Problem:
Lines that include the word "synthesis" should be copied from the listing that follows.

Entries provided:
Context: an optimization exercise on an open-source flow, tuned for small area. The choices shown serve that exercise and are no tape-out recipe. Where RTL was checked, it was by simulation tests only, not by an equivalence proof against the original. Power figures rest on the tool's default switching activity, not on a simulated workload.

// led_matrix_soc
module led_matrix_soc (
	input  wire         clk,
	input  wire         rst,
	output wire         mm_waitrequest,
	output wire [31:0]  mm_readdata,
	output wire         mm_readdatavalid,
	input  wire [31:0]  mm_writedata,
	input  wire [9:0]   mm_address,
	input  wire         mm_write,
	input  wire         mm_read,
	output wire [28:0]  sdram_address,
	input  wire         sdram_waitrequest,
	input  wire [63:0]  sdram_readdata,
	input  wire         sdram_readdatavalid,
	output wire         sdram_read,
	output wire [7:0]   sdram_burstcount,
	output wire [9:0]   ram_address,
	output wire [47:0]  ram_data,
	output wire         ram_wren,
	input  wire [47:0]  ram_q,
	output wire         r0,
	output wire         g0,
	output wire         b0,
	output wire         r1,
	output wire         g1,
	output wire         b1,
	output wire         r2,
	output wire         g2,
	output wire         b2,
	output wire         r3,
	output wire         g3,
	output wire         b3,
	output wire [2:0]   a,
	output wire         blank,
	output wire         sclk,
	output wire         latch
);
Settings: LEC_CHECK=0, CAP_MARGIN=20, CORE_MARGIN=2, CORE_UTILIZATION=65, CTS_BUF_LIST=sky130_fd_sc_hd__clkbuf_16, CTS_CLUSTER_DIAMETER=200, CTS_CLUSTER_SIZE=25, SLEW_MARGIN=20; clock period 5.0 ns.
standard.sh (not shown) runs the stock make flow with config.mk's settings and CLKGATE_MAP_FILE= SYNTH_SCRIPT=/design/flow/synth_recipe.tcl, a recipe that flattens the netlist after the stock synthesis.
==> flow/flow/run.sh <==
#!/bin/bash
# The standard layout (the standard.sh, standard synthesis unchanged),
# with each port buffered by the smallest buffer cell instead of the
# default clkdlybuf4s50_1.
set -euo pipefail
bash standard.sh "BUFFER_PORTS_ARGS=-buffer_cell sky130_fd_sc_hd__buf_1" finish > flow_standard.log 2>&1
The baseline completed with no timing, DRC or antenna violations.
==> next run, changes <==
CTS_CLUSTER_DIAMETER = 300   (was 200)
CTS_CLUSTER_SIZE = 20   (was 25)
Result: Setup slack is worse by 42 ps. Cell area goes up by 0.74%. Cell count goes up by 0.43%. Routed wire length goes up by 1.5%. Clock-buffer cell count goes up by 5. Combinational power hardly moves. Core utilization goes up by 0.54 points. First-iteration DRC count goes down by 11%. Global-route usage goes up by 0.33 points.
==> next run, changes <==
CORE_UTILIZATION = 80   (was 65)
CTS_CLUSTER_DIAMETER = 100   (was 300)
CTS_CLUSTER_SIZE = 25   (was 20)
Result: Routed wire length rises by 26%. Utilization came out higher by 17 points. Synthesized area stays the same. First-iteration DRC count came out higher by 86%. Setup slack gets worse by 51 ps. Cell area goes down by 1.0%. Via count rises by 16%.
No functional check of the RTL was part of any run of this note.

---

led_matrix_soc, a different RTL version from the one above (not shown whole).
Size: about 410 flip-flops, ~310 I/O pins, ~16000 um^2 of cells after synthesis.
// led_matrix_soc
module led_matrix_soc (
	input  wire         clk,
	input  wire         rst,
	output wire         mm_waitrequest,
	output wire [31:0]  mm_readdata,
	output wire         mm_readdatavalid,
	input  wire [31:0]  mm_writedata,
	input  wire [9:0]   mm_address,
	input  wire         mm_write,
	input  wire         mm_read,
	output wire [28:0]  sdram_address,
	input  wire         sdram_waitrequest,
	input  wire [63:0]  sdram_readdata,
	input  wire         sdram_readdatavalid,
	output wire         sdram_read,
	output wire [7:0]   sdram_burstcount,
	output wire [9:0]   ram_address,
	output wire [47:0]  ram_data,
	output wire         ram_wren,
	input  wire [47:0]  ram_q,
	output wire         r0,
	output wire         g0,
	output wire         b0,
	output wire         r1,
	output wire         g1,
	output wire         b1,
	output wire         r2,
	output wire         g2,
	output wire         b2,
	output wire         r3,
	output wire         g3,
	output wire         b3,
	output wire [2:0]   a,
	output wire         blank,
	output wire         sclk,
	output wire         latch
);
==> flow/config.mk <==
export PLATFORM = sky130hd
export DESIGN_NAME = led_matrix_soc
export DESIGN_NICKNAME = led_matrix_soc
export VERILOG_FILES = /design/flow/design.v
export SDC_FILE = /design/flow/constraint.sdc
export NUM_CORES = 4
export LEC_CHECK = 0
export CAP_MARGIN = 20
export CORE_MARGIN = 2
export CORE_UTILIZATION = 65
export CTS_BUF_LIST = sky130_fd_sc_hd__clkbuf_8
export CTS_CLUSTER_DIAMETER = 100
export CTS_CLUSTER_SIZE = 15
export SLEW_MARGIN = 20
==> flow/constraint.sdc <==
create_clock -name core_clock -period 5.0 [get_ports {clk}]
set_input_delay 1.0000 -clock core_clock [delete_from_list [all_inputs] [get_ports {clk}]]
set_output_delay 1.0000 -clock core_clock [all_outputs]
set_load 0.01 [all_outputs]
==> flow/flow/run.sh <==
#!/bin/bash
# The standard layout (the standard.sh, standard synthesis unchanged),
# with each port buffered by the smallest buffer cell instead of the
# default clkdlybuf4s50_1, and cells on paths with slack to spare sized
# down after global routing (ORFS's RECOVER_POWER step).
set -euo pipefail
bash standard.sh "BUFFER_PORTS_ARGS=-buffer_cell sky130_fd_sc_hd__buf_1" RECOVER_POWER=100 finish > flow_standard.log 2>&1
The first run ran to the end with violations: capacitance limit, slew limit.
Change:
==> flow/run.sh (new file) <==
#!/bin/bash
# synth_recipe.tcl (not shown) runs the flow's synth.tcl, then flattens the netlist and writes it again
# the make line also repeats each setting of config.mk as NAME=value (left out here)
make -C /OpenROAD-flow-scripts/flow DESIGN_CONFIG=/design/flow/config.mk WORK_HOME=/design/flow/orfs CLKGATE_MAP_FILE= SYNTH_SCRIPT=/design/flow/synth_recipe.tcl finish
removed: flow/flow/run.sh
removed: flow/standard.sh
What happened: The new run ran to the end with no violations. Global-route usage went up by 1.2 points. Final area rises by about 10%. Core utilization rises by 7.8 points.

---

RTL: one of the versions met above, not the one the previous note started from.
For scale: roughly 1,300 cells after synthesis, ~310 I/O pins, roughly 17,000 um2 of cells after synthesis.
clock: 5.0 ns
lec_check: 0
cap_margin: 20
core_margin: 2
core_utilization: 65
cts_buf_list: sky130_fd_sc_hd__clkbuf_16
cts_cluster_diameter: 60
cts_cluster_size: 40
slew_margin: 20
==> flow/flow/run.sh <==
#!/bin/bash
# The standard layout (the standard.sh, standard synthesis unchanged),
# with each port buffered by the smallest buffer cell instead of the
# default clkdlybuf4s50_1.
set -euo pipefail
bash standard.sh "BUFFER_PORTS_ARGS=-buffer_cell sky130_fd_sc_hd__buf_1" finish > flow_standard.log 2>&1
Edit:
- CTS_CLUSTER_DIAMETER: 60 -> 50
- CTS_CLUSTER_SIZE: 40 -> 30
Global-route usage goes up by 0.33 points; worst setup slack improved by 0.083 ns; design area rose by 1.2%; worst hold slack gets better by 0.028 ns; die area is unchanged; non-clock buffer count is unchanged; final cell count is higher by 0.64%; via count came out higher by 1.1%; power increases by 5.9%.
Edit:
- CTS_CLUSTER_DIAMETER: 50 -> 100
- CTS_CLUSTER_SIZE: 30 -> 25
What happened:
- final area shrinks by 3.5%
- total power drops by 15%
- routed wire length went down by 2.2%
- area after synthesis does not change
- sequential power barely changes
- non-clock buffer count stays the same
Function was not checked in any run of this note: the RTL went through the layout flow alone.

[static timing again, ports no longer ideal]
The results above use ideal ports. As a check the final layouts listed here were re-extracted and re-timed, cells and wires unchanged. Step 1 sets driving cells, clkbuf_16 on the clock port and buf_2 on the other inputs (assumed; they add their load-dependent delay and slew). Step 2 also shifts input and output timing later by t, the mid clock arrival at the registers, as if the neighbouring blocks saw the same clock. a / b / c = no drivers / after step 1 / after step 2; a / b = the first two.
| run | t (ns) | setup slack, ns | worst register clock-pin slew, ns | worst slew at a driven data input, ns | pins driven straight from the clock port |
|---|---|---|---|---|---|
| the first run of note 1 | 0.589 | 1.263 / 1.213 / 1.424 | 0.11 / 0.11 | 0.05 | 1 |
| the second run of note 1 | 0.591 | 1.220 / 1.171 / 1.417 | 0.09 / 0.09 | 0.05 | 1 |
| the third run of note 1 | 0.589 | 1.169 / 1.118 / 1.350 | 0.11 / 0.11 | 0.08 | 1 |
| the first run of note 2 | 0.639 | 0.769 / 0.782 / 0.142 | 0.10 / 0.10 | 0.05 | 1 |
| the second run of note 2 | 0.647 | 1.127 / 1.127 / 1.127 | 0.10 / 0.10 | 0.05 | 1 |
| the first run of note 3 | 0.629 | 1.211 / 1.163 / 1.440 | 0.11 / 0.11 | 0.05 | 1 |
| the second run of note 3 | 0.576 | 1.294 / 1.247 / 1.430 | 0.10 / 0.10 | 0.05 | 1 |
| the third run of note 3 | 0.584 | 1.260 / 1.214 / 1.440 | 0.11 / 0.11 | 0.05 | 1 |
For the first run of note 2, which loses most, drivers alone change the setup slack by +0.013 ns; drivers and shift together by -0.627 ns.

Finished exercise:
standard.sh (not shown) runs the stock make flow with config.mk's settings and CLKGATE_MAP_FILE= SYNTH_SCRIPT=/design/flow/synth_recipe.tcl, a recipe that flattens the netlist after the stock synthesis.
# The standard layout (the standard.sh, standard synthesis unchanged),
Size: about 410 flip-flops, ~310 I/O pins, ~16000 um^2 of cells after synthesis.
# The standard layout (the standard.sh, standard synthesis unchanged),
For scale: roughly 1,300 cells after synthesis, ~310 I/O pins, roughly 17,000 um2 of cells after synthesis.
# The standard layout (the standard.sh, standard synthesis unchanged),
- area after synthesis does not change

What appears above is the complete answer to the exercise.